What the task requires —
Beginning with the line that holds "results of run" in the data below, give again every line through the one that holds "routing by layer", exactly as written.

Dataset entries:
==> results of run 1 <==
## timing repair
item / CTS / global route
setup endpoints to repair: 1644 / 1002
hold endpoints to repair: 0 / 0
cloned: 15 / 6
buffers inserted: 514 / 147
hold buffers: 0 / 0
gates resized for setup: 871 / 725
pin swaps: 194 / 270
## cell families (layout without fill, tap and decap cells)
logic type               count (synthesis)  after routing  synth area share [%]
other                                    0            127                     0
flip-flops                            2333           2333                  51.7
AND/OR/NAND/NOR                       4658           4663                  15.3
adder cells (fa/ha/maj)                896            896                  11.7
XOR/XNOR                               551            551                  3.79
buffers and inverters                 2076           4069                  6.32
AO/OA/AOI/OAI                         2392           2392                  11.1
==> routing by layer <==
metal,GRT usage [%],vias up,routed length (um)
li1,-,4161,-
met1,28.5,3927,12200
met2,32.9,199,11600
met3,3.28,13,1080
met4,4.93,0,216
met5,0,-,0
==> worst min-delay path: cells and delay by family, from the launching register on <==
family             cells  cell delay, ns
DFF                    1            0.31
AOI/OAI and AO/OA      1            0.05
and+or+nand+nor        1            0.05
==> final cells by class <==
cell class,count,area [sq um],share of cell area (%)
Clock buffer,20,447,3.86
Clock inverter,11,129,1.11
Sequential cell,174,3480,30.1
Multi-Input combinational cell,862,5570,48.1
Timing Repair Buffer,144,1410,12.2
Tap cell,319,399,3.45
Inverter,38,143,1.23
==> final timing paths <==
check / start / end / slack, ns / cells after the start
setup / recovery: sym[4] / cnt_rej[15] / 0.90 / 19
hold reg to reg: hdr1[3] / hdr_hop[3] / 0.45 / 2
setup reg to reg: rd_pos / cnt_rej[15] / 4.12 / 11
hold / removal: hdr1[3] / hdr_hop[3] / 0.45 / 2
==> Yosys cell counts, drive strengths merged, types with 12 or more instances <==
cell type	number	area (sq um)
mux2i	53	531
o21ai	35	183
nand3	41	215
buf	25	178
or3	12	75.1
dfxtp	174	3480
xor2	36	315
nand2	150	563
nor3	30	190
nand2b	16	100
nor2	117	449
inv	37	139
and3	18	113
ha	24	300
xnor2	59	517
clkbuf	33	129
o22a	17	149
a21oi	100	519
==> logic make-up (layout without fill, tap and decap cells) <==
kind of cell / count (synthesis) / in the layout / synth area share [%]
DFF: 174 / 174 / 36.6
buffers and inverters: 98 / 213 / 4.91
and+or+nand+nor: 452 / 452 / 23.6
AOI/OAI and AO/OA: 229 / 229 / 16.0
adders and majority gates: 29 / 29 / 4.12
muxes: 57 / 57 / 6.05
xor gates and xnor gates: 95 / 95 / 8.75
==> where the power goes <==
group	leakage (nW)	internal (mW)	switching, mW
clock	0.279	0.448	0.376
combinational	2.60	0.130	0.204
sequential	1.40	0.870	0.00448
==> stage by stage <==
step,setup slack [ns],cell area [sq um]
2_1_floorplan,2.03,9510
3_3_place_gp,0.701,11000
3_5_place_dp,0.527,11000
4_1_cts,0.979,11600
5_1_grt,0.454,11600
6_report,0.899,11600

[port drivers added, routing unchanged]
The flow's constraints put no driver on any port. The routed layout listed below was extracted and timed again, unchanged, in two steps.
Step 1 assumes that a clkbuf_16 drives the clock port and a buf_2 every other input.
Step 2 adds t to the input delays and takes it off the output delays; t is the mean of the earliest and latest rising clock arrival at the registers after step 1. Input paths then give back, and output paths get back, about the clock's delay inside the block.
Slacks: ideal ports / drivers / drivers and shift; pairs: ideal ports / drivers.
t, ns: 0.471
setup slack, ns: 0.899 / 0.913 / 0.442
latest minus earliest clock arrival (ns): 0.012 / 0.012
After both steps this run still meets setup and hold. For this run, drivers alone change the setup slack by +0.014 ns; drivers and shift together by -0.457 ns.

---

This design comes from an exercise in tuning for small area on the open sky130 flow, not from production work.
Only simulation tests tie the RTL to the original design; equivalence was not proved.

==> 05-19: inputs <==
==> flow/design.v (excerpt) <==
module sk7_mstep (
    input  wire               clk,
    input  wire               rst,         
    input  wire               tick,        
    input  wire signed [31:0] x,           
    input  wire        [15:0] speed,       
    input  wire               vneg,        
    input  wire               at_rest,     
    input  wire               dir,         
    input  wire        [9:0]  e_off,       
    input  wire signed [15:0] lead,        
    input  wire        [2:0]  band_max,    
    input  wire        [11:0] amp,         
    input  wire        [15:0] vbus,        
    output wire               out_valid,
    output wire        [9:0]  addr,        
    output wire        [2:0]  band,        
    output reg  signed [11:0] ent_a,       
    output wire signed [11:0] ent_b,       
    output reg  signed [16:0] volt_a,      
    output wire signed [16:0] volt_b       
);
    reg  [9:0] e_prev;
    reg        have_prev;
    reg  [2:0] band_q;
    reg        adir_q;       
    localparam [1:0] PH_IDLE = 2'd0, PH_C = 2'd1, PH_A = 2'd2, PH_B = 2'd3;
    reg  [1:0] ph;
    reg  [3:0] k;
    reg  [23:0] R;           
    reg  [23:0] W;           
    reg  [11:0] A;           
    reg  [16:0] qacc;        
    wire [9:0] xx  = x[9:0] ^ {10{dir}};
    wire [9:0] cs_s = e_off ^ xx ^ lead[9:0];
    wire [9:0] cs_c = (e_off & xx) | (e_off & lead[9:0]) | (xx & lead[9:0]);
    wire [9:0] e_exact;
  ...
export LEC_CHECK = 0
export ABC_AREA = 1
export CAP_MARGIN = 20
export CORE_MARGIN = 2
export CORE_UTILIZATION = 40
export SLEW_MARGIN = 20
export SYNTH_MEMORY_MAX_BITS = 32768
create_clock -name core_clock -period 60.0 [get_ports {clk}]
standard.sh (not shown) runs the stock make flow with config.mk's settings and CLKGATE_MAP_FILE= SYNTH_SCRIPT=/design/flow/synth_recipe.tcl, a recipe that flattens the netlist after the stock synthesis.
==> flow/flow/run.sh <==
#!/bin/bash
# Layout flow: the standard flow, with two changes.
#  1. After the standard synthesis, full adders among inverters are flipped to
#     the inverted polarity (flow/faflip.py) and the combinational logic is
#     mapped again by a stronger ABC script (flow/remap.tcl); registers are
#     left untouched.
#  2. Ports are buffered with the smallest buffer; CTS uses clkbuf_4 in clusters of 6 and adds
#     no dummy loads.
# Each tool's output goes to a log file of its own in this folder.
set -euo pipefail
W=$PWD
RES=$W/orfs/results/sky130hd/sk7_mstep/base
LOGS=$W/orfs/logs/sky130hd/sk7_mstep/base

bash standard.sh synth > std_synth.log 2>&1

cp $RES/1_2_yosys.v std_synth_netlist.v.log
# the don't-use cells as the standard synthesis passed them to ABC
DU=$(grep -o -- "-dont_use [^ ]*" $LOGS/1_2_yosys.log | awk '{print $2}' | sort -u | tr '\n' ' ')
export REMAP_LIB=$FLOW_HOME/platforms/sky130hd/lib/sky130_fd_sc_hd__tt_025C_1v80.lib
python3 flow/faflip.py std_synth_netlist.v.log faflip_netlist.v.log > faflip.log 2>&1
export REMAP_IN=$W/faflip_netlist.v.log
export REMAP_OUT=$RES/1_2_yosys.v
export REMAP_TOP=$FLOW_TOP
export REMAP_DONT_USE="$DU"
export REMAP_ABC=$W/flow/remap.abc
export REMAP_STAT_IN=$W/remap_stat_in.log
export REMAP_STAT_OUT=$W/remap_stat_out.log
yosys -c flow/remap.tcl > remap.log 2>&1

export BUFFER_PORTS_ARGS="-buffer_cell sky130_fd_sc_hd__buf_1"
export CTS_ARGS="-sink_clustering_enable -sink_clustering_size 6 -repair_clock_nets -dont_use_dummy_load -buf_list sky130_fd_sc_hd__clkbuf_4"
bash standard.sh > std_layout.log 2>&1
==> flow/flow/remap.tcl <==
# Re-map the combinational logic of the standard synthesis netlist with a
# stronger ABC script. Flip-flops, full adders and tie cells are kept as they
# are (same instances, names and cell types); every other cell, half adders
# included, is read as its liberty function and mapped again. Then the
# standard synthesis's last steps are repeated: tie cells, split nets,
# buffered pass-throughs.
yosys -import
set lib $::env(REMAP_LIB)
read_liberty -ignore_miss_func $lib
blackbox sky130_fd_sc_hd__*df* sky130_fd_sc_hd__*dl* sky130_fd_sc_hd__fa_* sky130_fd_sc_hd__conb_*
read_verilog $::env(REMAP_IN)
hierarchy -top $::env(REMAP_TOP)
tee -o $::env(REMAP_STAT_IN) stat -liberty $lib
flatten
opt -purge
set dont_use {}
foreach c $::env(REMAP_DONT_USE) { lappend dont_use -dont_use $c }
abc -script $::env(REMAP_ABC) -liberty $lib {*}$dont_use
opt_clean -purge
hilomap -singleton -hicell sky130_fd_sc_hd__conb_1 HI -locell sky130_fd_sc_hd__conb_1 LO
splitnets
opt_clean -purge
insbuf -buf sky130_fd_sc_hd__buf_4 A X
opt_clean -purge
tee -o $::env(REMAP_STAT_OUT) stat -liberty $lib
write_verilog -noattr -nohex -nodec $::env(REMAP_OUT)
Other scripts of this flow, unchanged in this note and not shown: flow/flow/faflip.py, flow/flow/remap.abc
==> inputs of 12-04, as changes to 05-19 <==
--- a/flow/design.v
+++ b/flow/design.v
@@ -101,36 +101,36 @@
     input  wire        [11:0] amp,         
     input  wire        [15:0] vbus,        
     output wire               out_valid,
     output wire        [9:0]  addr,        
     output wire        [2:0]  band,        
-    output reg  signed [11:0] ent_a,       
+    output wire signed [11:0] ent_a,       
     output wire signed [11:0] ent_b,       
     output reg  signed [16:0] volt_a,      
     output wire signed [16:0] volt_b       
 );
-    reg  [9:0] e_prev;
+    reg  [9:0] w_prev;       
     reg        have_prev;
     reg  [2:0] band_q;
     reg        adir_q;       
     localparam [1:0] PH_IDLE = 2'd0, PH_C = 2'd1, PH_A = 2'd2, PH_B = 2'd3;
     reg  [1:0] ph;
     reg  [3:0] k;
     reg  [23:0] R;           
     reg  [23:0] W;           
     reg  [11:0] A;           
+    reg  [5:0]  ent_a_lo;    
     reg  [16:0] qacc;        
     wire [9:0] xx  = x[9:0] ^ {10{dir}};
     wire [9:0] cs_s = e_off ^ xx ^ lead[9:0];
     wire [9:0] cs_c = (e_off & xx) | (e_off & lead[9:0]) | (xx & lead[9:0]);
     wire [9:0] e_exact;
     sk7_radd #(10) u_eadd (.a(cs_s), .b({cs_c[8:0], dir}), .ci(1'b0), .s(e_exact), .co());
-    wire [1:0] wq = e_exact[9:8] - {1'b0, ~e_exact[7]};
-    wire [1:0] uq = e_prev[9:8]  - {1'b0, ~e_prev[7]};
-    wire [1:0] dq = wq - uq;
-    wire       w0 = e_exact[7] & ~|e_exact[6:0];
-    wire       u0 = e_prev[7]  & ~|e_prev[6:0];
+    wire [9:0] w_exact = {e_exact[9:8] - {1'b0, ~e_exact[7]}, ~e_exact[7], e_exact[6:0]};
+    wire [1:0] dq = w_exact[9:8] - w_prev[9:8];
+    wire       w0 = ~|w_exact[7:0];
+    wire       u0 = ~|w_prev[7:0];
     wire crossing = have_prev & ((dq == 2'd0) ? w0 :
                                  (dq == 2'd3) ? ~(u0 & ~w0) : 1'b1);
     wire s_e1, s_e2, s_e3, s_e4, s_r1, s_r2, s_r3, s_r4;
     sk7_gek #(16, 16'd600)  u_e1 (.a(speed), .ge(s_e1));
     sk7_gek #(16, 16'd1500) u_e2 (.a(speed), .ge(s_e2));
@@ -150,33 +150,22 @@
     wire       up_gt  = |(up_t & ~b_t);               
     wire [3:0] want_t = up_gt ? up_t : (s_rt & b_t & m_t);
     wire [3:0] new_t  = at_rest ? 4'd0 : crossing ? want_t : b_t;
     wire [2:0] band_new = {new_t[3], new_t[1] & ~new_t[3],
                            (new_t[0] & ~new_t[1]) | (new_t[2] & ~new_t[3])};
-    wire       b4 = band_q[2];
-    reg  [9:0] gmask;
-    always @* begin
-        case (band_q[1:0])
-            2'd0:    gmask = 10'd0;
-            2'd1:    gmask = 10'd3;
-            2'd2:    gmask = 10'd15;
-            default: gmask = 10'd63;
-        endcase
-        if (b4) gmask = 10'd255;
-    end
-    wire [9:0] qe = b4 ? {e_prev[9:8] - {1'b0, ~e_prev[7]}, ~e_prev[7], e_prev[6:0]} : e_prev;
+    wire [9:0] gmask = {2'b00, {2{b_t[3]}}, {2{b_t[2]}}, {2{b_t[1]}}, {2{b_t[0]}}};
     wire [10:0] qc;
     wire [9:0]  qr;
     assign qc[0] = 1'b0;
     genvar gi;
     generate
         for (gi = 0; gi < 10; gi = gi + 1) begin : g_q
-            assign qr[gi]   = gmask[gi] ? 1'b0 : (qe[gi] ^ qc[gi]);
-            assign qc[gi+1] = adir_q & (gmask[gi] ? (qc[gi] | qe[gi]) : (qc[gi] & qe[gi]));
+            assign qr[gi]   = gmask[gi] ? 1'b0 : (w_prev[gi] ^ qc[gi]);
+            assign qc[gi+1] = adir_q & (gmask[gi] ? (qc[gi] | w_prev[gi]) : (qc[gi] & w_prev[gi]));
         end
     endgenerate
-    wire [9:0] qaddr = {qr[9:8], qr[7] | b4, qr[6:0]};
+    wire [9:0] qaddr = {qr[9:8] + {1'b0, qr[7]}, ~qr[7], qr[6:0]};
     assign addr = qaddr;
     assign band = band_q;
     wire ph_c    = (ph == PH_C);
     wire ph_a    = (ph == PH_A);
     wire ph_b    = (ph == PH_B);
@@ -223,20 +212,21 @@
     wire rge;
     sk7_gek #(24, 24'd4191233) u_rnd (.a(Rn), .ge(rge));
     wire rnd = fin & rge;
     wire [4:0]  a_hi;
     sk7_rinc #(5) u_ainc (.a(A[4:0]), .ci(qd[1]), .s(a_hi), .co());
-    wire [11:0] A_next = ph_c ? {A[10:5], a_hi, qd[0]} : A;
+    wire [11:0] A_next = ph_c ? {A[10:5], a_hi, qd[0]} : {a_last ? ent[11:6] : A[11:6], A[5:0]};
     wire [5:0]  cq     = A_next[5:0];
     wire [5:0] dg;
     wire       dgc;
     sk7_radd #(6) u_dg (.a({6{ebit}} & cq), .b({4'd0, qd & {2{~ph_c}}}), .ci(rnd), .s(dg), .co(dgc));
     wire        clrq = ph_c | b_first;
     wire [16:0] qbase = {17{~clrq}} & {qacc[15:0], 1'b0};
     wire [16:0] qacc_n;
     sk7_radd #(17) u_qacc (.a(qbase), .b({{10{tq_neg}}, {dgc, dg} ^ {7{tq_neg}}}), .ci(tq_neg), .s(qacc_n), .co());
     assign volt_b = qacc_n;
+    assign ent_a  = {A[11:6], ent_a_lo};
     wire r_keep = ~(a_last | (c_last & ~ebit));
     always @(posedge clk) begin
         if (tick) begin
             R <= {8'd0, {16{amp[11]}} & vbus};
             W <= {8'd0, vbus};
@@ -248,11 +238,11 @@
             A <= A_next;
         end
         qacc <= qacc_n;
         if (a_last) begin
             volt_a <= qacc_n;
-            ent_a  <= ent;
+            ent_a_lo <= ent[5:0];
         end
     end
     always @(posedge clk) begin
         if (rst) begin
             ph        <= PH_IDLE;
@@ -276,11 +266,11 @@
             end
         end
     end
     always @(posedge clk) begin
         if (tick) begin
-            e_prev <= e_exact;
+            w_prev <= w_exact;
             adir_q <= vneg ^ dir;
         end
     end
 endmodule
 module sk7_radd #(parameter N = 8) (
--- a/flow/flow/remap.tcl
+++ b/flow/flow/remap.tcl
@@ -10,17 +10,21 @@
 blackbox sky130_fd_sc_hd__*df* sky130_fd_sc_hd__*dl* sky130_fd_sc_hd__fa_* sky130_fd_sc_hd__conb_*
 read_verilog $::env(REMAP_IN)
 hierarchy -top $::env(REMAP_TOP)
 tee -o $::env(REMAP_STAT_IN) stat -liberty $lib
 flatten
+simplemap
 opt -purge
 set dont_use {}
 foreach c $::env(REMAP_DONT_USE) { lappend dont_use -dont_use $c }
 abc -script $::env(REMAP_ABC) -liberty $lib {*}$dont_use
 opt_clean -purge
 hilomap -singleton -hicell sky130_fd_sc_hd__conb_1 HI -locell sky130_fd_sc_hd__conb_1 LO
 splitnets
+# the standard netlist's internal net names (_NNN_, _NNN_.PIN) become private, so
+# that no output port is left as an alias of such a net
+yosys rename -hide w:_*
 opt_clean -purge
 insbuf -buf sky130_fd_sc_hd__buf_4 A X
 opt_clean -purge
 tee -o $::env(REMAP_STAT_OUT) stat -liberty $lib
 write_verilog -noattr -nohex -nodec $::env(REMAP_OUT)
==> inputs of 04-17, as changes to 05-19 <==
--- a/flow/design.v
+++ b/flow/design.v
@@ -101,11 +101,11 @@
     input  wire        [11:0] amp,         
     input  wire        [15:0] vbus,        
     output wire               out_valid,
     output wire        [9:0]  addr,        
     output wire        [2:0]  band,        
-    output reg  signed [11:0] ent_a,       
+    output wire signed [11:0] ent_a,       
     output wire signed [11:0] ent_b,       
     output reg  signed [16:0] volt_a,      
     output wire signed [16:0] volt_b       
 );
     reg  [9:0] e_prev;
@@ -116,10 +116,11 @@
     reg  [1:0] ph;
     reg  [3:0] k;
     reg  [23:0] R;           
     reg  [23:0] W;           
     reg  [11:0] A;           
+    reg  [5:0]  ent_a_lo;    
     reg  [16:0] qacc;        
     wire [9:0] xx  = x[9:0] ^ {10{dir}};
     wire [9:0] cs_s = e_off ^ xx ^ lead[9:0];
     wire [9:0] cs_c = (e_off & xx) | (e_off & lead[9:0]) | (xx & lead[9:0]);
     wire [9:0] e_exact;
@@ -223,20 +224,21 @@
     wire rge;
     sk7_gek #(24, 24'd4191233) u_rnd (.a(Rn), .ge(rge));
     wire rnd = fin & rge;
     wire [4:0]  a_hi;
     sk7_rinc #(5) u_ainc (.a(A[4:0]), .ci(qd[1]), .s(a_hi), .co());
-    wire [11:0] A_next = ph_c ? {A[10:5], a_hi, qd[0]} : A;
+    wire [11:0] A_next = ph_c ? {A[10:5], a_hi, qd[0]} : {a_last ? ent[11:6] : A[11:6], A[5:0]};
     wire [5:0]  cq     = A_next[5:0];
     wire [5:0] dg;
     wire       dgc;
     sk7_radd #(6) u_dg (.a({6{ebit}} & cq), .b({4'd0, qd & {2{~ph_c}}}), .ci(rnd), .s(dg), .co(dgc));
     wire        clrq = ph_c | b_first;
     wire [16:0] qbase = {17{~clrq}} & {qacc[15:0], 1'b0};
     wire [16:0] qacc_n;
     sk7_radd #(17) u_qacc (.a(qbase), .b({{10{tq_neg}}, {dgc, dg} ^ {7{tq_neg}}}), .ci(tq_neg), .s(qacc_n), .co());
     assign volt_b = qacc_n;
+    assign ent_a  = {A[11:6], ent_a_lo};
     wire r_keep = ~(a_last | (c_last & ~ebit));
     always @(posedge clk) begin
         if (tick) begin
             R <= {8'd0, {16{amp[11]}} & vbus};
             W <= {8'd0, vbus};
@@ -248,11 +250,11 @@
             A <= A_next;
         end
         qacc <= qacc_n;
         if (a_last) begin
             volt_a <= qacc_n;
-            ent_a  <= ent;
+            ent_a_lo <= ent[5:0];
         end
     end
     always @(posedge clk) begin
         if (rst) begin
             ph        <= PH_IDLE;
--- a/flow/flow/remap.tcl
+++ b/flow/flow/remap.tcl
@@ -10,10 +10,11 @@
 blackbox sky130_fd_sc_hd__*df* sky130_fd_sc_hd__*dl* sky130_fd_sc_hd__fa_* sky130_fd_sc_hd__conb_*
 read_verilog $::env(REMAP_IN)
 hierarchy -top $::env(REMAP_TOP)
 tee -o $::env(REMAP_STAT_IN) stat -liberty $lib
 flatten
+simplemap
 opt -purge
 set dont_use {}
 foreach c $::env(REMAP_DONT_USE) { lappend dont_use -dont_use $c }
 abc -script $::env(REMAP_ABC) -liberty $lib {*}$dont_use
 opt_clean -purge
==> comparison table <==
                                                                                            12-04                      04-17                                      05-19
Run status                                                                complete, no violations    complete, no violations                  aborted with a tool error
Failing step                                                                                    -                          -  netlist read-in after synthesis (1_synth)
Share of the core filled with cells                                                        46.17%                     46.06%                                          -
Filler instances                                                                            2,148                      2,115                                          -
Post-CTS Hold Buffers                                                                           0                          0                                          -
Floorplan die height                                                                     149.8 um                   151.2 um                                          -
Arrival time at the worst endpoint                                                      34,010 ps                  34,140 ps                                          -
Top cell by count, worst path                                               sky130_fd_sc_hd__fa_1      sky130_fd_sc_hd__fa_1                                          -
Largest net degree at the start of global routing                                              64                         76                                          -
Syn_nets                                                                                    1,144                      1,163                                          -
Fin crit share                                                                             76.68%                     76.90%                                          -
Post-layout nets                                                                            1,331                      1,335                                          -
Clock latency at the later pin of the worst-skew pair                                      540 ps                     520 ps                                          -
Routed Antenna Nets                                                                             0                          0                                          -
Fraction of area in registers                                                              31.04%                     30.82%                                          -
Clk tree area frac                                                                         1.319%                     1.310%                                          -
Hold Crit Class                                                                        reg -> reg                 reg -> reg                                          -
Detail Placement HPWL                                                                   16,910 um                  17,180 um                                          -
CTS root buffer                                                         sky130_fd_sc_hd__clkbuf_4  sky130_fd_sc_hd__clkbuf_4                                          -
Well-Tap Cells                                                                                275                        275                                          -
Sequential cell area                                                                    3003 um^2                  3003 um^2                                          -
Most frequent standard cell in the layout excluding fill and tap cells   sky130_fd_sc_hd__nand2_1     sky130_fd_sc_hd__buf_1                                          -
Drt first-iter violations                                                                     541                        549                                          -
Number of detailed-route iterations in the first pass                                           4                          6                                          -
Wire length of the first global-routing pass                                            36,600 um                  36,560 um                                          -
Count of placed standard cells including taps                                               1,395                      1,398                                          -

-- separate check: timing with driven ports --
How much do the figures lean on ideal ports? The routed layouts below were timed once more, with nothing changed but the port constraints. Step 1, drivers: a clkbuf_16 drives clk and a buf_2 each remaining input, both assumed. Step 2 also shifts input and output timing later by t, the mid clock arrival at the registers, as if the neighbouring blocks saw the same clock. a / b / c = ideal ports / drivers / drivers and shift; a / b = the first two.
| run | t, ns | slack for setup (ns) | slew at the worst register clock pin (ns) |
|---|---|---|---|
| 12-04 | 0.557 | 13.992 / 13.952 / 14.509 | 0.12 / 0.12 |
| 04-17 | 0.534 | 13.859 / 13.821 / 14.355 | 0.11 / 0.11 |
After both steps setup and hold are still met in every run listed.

==

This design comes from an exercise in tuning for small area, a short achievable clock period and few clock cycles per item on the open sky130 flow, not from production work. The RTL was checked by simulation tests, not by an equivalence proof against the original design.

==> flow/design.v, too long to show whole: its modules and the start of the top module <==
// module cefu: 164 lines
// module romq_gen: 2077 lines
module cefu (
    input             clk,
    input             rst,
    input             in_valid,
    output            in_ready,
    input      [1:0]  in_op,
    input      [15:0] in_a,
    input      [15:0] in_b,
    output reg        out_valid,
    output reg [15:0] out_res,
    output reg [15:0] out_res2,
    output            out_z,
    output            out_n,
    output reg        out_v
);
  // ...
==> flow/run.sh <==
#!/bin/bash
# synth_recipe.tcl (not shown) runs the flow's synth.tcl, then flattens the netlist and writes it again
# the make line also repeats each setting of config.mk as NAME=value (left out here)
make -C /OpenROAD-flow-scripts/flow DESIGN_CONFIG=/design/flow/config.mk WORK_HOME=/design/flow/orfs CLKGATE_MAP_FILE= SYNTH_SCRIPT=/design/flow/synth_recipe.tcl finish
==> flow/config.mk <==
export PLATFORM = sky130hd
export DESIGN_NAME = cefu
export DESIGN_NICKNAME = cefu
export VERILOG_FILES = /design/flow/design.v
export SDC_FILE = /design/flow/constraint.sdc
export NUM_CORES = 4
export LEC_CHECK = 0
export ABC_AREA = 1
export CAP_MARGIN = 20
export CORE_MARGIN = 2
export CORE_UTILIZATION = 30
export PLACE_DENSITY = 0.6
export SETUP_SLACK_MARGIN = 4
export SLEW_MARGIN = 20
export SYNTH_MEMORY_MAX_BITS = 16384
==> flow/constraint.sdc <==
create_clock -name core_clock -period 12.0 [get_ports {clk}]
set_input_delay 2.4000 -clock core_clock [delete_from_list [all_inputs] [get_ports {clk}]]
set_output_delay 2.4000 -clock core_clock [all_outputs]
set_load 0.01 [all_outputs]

Answer space —
==> results of run 1 <==
## timing repair
item / CTS / global route
setup endpoints to repair: 1644 / 1002
hold endpoints to repair: 0 / 0
cloned: 15 / 6
buffers inserted: 514 / 147
hold buffers: 0 / 0
gates resized for setup: 871 / 725
pin swaps: 194 / 270
## cell families (layout without fill, tap and decap cells)
logic type               count (synthesis)  after routing  synth area share [%]
other                                    0            127                     0
flip-flops                            2333           2333                  51.7
AND/OR/NAND/NOR                       4658           4663                  15.3
adder cells (fa/ha/maj)                896            896                  11.7
XOR/XNOR                               551            551                  3.79
buffers and inverters                 2076           4069                  6.32
AO/OA/AOI/OAI                         2392           2392                  11.1
==> routing by layer <==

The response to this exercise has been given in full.